Principle:Elevenlabs Elevenlabs python Batch Speech to Text
| Knowledge Sources | |
|---|---|
| Domains | Speech_Recognition, NLP |
| Last Updated | 2026-02-15 00:00 GMT |
Overview
A transcription process that converts a complete audio file or cloud-stored audio into text with optional word-level timestamps, speaker diarization, and audio event tagging.
Description
Batch Speech-to-Text (also called offline transcription) processes a complete audio recording and returns a structured transcript. Unlike real-time transcription, batch STT has access to the entire audio context, enabling higher accuracy, speaker diarization (identifying who said what), and precise word-level timestamps.
The ElevenLabs Scribe model supports:
- Multiple input sources: file upload or cloud storage URL (up to 2GB)
- Speaker diarization with configurable threshold and speaker count
- Word-level and character-level timestamps
- Audio event tagging (laughter, applause, etc.)

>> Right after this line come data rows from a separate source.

From an optimization exercise on the open Yosys and OpenROAD flow, aimed at small area; shortcuts taken in it are not production practice. Function was checked by simulation only, so behaviour that the tests miss may differ from the original. No activity file was given, so power comes from the tool's default toggle rates.

== onyx ==
==> flow/design.v <==
module l1ado_oai22 (
    input  wire a1, a2, b1, b2,
    output wire y
);
    assign y = ~((a1 | a2) & (b1 | b2));
endmodule
module l1ado_aoi222 (
    input  wire a1, a2, b1, b2, c1, c2,
    output wire y
);
    assign y = ~((a1 & a2) | (b1 & b2) | (c1 & c2));
endmodule
module l1ado_nand4 (
    input  wire a, b, c, d,
    output wire y
);
    assign y = ~(a & b & c & d);
endmodule
module l1ado_nand3 (
    input  wire a, b, c,
    output wire y
);
    assign y = ~(a & b & c);
endmodule
module l1ado_nor2 (
    input  wire a, b,
    output wire y
);
    assign y = ~(a | b);
endmodule
module l1ado_nor3 (
    input  wire a, b, c,
    output wire y
);
    assign y = ~(a | b | c);
endmodule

- Multi-channel transcription for stereo/multi-track audio
- Asynchronous processing via webhooks for large files
Usage
Use this principle when you have a complete audio file to transcribe and need the highest accuracy. Ideal for podcast transcription, meeting minutes, content indexing, subtitle generation, and any scenario where the full audio is available before transcription begins.
Theoretical Basis
Modern speech-to-text systems use encoder-decoder transformer architectures:
# Abstract STT pipeline
audio_features = audio_encoder(audio_waveform) # Mel spectrogram -> features
tokens = text_decoder(audio_features) # Autoregressive text generation
transcript = detokenize(tokens)
# Post-processing
timestamps = forced_alignment(audio, transcript) # Word-level timing
speakers = diarization_model(audio) # Speaker segmentation
Batch processing allows the model to use bidirectional context (future audio informs past transcription), which is not possible in streaming mode.